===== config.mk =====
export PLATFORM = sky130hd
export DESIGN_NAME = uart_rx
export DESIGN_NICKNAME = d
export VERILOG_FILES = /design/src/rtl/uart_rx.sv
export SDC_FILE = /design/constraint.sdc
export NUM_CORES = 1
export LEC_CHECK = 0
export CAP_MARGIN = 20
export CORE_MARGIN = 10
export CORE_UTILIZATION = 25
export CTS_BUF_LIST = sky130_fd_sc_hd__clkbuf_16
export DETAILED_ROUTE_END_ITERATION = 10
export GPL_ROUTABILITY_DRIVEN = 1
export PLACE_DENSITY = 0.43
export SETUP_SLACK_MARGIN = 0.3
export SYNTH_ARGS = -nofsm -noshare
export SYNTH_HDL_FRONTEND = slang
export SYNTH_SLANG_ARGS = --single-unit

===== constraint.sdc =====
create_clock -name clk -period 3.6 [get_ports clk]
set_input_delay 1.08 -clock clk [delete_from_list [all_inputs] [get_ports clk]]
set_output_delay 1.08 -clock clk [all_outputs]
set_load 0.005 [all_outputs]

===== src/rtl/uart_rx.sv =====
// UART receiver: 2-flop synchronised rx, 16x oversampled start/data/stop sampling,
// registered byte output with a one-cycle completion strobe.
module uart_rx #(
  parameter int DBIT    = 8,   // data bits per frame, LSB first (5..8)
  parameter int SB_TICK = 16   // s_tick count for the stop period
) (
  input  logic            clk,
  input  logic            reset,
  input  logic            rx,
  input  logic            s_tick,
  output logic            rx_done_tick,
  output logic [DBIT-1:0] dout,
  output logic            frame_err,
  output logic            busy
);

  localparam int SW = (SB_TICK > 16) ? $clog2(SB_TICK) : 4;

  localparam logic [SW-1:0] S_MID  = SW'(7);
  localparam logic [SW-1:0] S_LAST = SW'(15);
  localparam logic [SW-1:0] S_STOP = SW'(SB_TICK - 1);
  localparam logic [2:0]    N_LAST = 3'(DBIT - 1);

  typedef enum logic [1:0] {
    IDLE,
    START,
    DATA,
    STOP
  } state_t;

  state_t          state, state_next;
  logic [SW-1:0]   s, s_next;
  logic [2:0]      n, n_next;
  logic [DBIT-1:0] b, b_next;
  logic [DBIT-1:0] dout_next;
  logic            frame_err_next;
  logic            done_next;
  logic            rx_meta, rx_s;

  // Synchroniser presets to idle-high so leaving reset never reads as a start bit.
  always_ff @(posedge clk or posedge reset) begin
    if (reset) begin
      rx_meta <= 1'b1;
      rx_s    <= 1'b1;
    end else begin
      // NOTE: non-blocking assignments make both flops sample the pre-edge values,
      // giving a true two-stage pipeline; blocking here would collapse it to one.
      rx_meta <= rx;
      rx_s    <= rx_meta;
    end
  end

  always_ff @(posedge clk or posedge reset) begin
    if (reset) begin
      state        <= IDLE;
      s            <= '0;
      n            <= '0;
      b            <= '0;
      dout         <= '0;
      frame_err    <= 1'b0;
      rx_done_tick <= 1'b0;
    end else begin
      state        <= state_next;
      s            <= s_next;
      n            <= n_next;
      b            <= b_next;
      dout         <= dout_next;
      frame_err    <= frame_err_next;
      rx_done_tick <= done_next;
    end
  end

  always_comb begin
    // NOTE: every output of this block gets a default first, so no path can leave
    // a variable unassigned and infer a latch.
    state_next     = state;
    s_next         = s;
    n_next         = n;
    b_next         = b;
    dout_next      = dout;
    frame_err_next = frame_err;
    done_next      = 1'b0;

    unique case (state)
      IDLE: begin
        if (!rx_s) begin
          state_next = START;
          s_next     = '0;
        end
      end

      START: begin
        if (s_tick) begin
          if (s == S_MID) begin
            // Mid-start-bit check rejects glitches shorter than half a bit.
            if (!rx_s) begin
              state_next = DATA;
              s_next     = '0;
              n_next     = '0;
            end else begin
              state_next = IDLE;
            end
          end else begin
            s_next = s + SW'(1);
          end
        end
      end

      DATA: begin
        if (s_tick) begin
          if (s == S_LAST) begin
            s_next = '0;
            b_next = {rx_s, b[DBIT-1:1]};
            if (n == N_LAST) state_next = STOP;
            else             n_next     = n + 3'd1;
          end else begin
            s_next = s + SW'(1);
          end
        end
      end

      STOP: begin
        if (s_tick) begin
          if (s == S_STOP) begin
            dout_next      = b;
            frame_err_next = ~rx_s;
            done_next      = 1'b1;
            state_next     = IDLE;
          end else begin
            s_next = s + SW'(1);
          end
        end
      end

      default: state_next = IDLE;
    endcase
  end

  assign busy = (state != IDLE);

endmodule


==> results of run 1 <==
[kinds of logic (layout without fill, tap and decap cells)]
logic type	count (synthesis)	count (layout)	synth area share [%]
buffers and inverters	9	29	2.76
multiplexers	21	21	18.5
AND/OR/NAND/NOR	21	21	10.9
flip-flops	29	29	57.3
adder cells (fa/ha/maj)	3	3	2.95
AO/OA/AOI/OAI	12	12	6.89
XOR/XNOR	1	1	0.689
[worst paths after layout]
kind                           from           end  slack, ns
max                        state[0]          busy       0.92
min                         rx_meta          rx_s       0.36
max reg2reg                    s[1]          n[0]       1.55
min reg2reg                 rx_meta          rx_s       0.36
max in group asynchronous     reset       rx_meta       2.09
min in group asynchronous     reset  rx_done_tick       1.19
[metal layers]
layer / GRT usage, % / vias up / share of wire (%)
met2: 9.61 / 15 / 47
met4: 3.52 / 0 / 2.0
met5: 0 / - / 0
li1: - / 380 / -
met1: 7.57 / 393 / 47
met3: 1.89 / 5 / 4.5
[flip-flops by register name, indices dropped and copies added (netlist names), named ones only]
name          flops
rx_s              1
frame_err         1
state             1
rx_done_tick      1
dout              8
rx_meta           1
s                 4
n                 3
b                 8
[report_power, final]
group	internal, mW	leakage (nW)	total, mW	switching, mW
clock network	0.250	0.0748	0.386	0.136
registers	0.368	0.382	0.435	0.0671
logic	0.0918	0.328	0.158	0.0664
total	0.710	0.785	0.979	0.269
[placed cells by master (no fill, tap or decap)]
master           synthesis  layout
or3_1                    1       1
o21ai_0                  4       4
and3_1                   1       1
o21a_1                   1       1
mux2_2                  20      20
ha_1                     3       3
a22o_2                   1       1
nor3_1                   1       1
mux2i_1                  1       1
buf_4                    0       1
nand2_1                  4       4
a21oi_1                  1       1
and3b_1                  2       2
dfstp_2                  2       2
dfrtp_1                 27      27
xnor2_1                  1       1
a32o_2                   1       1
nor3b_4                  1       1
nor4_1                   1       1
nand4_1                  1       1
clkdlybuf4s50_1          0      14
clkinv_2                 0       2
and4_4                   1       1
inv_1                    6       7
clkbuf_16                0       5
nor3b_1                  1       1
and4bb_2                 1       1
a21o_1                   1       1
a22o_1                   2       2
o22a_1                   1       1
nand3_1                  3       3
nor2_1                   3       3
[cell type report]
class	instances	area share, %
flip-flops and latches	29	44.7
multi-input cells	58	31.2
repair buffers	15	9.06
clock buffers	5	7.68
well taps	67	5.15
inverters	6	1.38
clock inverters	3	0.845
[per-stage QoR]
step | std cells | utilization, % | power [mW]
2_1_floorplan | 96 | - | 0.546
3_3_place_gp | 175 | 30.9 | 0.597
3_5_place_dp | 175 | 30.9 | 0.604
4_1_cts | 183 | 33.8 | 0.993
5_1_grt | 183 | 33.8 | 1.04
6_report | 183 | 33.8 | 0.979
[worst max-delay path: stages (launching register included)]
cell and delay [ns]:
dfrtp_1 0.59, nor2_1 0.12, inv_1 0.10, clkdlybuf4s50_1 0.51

== What the task requires ==
Among the lines above, find the ones containing "cells" and copy them.

== Task result ==
[kinds of logic (layout without fill, tap and decap cells)]
adder cells (fa/ha/maj)	3	3	2.95
[placed cells by master (no fill, tap or decap)]
multi-input cells	58	31.2
step | std cells | utilization, % | power [mW]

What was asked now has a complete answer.